**Work to be completed**
Reproduce exactly the lines that run from the start of the records below to the line with "always @(posedge clk", inclusive.

**The data**
━━━━━━━━

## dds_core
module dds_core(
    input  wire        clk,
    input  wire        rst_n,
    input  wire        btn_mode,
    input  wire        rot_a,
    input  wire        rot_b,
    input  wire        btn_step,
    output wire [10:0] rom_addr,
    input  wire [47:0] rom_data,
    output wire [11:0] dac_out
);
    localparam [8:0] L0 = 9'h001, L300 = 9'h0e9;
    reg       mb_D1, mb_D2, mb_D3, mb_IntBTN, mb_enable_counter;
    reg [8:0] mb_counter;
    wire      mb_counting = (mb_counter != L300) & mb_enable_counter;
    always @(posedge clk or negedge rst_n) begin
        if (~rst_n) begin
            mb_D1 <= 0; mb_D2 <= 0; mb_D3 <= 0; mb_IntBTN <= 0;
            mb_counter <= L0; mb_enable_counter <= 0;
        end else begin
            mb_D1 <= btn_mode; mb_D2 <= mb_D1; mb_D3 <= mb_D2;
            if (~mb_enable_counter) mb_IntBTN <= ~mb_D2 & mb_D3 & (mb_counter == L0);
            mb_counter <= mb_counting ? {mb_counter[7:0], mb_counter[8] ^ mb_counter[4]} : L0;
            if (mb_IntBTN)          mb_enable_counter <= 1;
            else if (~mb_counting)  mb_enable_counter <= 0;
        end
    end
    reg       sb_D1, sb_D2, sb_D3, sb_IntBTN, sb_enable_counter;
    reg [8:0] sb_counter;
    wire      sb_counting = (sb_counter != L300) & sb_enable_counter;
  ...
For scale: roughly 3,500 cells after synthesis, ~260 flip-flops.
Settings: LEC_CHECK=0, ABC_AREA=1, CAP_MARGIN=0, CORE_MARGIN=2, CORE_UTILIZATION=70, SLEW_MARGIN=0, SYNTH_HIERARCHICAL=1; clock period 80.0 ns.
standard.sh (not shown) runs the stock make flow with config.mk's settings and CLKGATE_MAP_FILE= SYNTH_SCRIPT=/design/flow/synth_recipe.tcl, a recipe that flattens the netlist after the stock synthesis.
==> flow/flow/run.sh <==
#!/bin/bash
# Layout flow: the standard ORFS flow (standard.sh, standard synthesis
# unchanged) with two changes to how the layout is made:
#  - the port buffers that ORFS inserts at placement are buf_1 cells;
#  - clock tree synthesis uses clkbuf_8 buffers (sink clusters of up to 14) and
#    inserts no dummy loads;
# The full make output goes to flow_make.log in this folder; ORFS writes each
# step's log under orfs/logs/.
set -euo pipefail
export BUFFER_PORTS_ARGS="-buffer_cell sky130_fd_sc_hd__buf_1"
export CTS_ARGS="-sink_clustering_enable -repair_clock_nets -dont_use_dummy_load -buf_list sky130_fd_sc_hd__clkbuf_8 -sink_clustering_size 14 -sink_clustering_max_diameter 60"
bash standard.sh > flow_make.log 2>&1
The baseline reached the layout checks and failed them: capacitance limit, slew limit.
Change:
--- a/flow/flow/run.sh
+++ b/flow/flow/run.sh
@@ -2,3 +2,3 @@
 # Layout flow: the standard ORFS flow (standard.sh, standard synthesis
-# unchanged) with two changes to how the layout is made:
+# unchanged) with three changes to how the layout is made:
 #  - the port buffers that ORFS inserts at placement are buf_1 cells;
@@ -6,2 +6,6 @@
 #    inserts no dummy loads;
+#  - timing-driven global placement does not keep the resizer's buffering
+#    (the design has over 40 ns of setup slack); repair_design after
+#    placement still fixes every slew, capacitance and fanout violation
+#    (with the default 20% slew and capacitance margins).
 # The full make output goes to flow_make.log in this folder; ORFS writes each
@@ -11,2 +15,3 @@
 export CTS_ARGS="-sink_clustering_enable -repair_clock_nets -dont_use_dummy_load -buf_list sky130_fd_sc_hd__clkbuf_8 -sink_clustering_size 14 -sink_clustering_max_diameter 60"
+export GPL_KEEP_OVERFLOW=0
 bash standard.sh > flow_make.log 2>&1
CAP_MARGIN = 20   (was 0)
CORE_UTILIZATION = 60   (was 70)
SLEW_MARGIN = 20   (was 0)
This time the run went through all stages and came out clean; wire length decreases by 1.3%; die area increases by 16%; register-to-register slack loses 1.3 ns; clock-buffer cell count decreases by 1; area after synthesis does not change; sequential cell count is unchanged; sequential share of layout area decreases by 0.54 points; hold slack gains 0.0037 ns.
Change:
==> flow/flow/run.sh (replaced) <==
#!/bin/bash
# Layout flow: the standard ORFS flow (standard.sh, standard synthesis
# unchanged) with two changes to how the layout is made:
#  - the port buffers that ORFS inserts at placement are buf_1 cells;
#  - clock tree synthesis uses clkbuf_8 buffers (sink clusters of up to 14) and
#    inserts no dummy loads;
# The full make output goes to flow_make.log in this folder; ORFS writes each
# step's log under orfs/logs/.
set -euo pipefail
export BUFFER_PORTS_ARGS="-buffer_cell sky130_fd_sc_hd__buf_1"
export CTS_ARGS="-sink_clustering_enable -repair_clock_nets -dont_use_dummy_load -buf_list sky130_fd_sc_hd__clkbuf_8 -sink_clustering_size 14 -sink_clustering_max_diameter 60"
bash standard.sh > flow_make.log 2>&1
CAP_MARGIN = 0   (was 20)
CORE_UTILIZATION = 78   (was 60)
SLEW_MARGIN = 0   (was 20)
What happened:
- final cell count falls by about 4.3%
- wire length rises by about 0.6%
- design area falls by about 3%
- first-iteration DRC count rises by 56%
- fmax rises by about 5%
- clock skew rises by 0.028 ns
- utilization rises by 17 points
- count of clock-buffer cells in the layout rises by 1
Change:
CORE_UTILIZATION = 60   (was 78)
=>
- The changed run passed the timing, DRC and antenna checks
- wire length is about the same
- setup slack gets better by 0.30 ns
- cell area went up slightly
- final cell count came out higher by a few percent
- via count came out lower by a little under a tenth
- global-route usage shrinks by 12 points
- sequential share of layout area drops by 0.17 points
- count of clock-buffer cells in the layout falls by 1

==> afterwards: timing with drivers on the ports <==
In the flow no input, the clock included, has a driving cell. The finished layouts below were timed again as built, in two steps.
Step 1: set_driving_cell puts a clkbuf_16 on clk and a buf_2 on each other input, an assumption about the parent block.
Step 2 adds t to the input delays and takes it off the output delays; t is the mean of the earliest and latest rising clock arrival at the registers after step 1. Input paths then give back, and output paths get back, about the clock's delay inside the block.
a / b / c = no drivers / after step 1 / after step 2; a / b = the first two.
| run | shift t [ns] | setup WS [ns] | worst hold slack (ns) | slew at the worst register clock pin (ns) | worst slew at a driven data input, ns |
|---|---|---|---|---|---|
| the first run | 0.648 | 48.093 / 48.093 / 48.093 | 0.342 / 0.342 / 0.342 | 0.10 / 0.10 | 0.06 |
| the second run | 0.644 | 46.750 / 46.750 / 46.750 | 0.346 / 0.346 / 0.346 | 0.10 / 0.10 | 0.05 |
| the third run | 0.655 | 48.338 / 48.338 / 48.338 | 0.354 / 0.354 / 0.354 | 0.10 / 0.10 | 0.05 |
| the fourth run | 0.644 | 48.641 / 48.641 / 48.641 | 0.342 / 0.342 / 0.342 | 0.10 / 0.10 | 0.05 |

━━━━━━━━

**Answer to this exercise**
## dds_core
module dds_core(
    input  wire        clk,
    input  wire        rst_n,
    input  wire        btn_mode,
    input  wire        rot_a,
    input  wire        rot_b,
    input  wire        btn_step,
    output wire [10:0] rom_addr,
    input  wire [47:0] rom_data,
    output wire [11:0] dac_out
);
    localparam [8:0] L0 = 9'h001, L300 = 9'h0e9;
    reg       mb_D1, mb_D2, mb_D3, mb_IntBTN, mb_enable_counter;
    reg [8:0] mb_counter;
    wire      mb_counting = (mb_counter != L300) & mb_enable_counter;
    always @(posedge clk or negedge rst_n) begin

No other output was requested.